== Work task ==
Report every line of the records below that includes the string "repair".

________________________________________

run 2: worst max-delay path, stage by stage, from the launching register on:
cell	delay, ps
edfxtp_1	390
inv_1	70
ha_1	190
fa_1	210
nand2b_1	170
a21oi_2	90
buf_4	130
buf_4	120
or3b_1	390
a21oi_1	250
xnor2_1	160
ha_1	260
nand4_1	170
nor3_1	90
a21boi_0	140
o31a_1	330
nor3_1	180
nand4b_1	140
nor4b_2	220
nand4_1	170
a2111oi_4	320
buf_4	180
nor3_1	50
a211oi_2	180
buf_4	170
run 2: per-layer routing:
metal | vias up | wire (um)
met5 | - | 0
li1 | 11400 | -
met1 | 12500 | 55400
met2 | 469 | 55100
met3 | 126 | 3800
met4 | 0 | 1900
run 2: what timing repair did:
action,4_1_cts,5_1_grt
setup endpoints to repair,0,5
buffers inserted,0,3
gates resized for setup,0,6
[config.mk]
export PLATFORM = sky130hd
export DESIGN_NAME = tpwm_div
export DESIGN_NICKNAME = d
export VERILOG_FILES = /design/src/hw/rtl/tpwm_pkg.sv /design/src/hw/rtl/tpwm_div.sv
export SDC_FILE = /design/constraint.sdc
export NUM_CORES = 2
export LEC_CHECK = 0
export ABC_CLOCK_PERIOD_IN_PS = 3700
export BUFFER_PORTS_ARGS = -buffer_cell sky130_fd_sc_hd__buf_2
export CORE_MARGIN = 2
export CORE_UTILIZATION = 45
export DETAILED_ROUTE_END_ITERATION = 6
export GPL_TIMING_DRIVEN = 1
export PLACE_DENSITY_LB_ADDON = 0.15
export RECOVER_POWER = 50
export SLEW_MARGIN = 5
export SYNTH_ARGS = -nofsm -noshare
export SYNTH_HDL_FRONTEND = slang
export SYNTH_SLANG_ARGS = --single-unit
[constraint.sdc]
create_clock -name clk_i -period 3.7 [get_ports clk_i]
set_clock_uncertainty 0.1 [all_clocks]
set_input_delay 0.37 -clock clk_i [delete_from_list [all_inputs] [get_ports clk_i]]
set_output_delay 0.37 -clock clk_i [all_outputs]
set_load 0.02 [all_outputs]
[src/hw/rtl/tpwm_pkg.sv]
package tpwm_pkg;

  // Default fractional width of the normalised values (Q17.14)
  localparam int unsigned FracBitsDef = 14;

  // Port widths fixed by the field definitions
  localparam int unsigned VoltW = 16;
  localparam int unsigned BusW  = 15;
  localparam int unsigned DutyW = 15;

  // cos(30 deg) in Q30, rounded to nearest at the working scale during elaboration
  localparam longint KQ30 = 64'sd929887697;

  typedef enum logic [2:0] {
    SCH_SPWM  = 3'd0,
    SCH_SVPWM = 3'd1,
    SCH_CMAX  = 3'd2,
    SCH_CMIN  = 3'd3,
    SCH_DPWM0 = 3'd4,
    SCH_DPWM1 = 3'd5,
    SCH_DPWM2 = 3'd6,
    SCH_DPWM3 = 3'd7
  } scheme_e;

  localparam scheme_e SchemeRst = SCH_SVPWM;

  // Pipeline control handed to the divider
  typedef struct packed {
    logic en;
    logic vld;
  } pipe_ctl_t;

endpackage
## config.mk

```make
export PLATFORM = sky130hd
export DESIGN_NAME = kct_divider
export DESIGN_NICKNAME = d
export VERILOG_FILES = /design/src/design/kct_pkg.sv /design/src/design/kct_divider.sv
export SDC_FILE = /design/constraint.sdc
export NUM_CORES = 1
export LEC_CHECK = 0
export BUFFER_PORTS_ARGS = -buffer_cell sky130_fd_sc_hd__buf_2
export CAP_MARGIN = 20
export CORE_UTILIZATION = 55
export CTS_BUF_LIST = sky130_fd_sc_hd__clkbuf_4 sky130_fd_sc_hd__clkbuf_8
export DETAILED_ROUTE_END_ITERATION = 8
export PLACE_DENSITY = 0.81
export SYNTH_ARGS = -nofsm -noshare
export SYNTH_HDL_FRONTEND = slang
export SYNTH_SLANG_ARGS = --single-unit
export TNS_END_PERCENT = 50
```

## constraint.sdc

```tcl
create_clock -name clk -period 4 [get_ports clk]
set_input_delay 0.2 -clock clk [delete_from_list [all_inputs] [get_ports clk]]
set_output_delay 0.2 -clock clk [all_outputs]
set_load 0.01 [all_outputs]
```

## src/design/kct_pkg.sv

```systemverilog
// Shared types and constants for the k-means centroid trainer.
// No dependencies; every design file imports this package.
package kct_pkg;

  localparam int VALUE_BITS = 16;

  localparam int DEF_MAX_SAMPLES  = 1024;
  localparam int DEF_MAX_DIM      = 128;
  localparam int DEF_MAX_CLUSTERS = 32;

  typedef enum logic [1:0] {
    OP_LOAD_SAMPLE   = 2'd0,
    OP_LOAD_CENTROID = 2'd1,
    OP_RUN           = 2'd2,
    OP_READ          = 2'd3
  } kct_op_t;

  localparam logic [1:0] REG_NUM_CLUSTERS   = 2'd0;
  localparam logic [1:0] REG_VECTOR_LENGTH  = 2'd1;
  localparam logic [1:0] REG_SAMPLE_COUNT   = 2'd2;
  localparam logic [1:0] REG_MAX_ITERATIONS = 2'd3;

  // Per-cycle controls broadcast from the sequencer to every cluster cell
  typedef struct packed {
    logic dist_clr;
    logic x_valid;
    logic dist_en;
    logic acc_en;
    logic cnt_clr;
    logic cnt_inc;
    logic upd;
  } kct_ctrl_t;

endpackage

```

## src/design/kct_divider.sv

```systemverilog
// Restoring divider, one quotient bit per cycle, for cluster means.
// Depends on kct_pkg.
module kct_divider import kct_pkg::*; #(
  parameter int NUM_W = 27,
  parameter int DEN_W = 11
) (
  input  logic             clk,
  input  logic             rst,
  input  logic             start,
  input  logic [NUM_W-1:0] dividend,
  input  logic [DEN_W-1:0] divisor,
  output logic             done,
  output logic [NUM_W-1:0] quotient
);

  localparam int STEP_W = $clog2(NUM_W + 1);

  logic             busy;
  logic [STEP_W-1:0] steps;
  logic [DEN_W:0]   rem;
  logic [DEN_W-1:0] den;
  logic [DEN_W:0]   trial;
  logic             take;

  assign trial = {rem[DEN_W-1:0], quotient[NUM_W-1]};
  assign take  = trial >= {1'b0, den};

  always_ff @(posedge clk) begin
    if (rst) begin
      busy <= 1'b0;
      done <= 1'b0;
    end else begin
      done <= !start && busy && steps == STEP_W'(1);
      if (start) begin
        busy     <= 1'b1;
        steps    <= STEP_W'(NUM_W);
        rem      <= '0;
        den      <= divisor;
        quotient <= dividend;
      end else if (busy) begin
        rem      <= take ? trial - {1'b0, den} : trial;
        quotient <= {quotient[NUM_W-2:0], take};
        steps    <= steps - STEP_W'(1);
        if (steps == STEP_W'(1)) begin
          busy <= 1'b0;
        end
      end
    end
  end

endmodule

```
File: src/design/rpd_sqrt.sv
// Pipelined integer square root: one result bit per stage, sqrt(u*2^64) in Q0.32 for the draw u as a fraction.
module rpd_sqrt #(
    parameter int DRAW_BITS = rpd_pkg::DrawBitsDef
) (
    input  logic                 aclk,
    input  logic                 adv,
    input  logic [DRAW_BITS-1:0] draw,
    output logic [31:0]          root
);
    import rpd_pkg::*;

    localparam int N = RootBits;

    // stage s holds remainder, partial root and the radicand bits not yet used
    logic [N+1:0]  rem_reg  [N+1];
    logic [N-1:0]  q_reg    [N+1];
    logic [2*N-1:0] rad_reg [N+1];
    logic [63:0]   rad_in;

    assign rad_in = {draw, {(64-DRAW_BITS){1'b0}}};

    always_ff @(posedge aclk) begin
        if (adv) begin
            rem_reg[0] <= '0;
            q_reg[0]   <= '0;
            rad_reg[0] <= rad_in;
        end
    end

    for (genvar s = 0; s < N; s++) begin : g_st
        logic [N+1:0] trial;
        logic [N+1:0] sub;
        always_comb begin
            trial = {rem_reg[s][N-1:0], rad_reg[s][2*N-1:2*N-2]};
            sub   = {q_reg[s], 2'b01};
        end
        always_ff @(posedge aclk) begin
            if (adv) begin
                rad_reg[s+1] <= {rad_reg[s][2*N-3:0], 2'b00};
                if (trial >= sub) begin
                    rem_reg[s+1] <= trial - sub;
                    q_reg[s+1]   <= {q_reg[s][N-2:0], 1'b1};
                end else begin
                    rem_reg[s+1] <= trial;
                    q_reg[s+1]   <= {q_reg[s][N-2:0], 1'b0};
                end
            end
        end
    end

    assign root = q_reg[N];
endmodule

________________________________________

== Solved problem ==
run 2: what timing repair did:
setup endpoints to repair,0,5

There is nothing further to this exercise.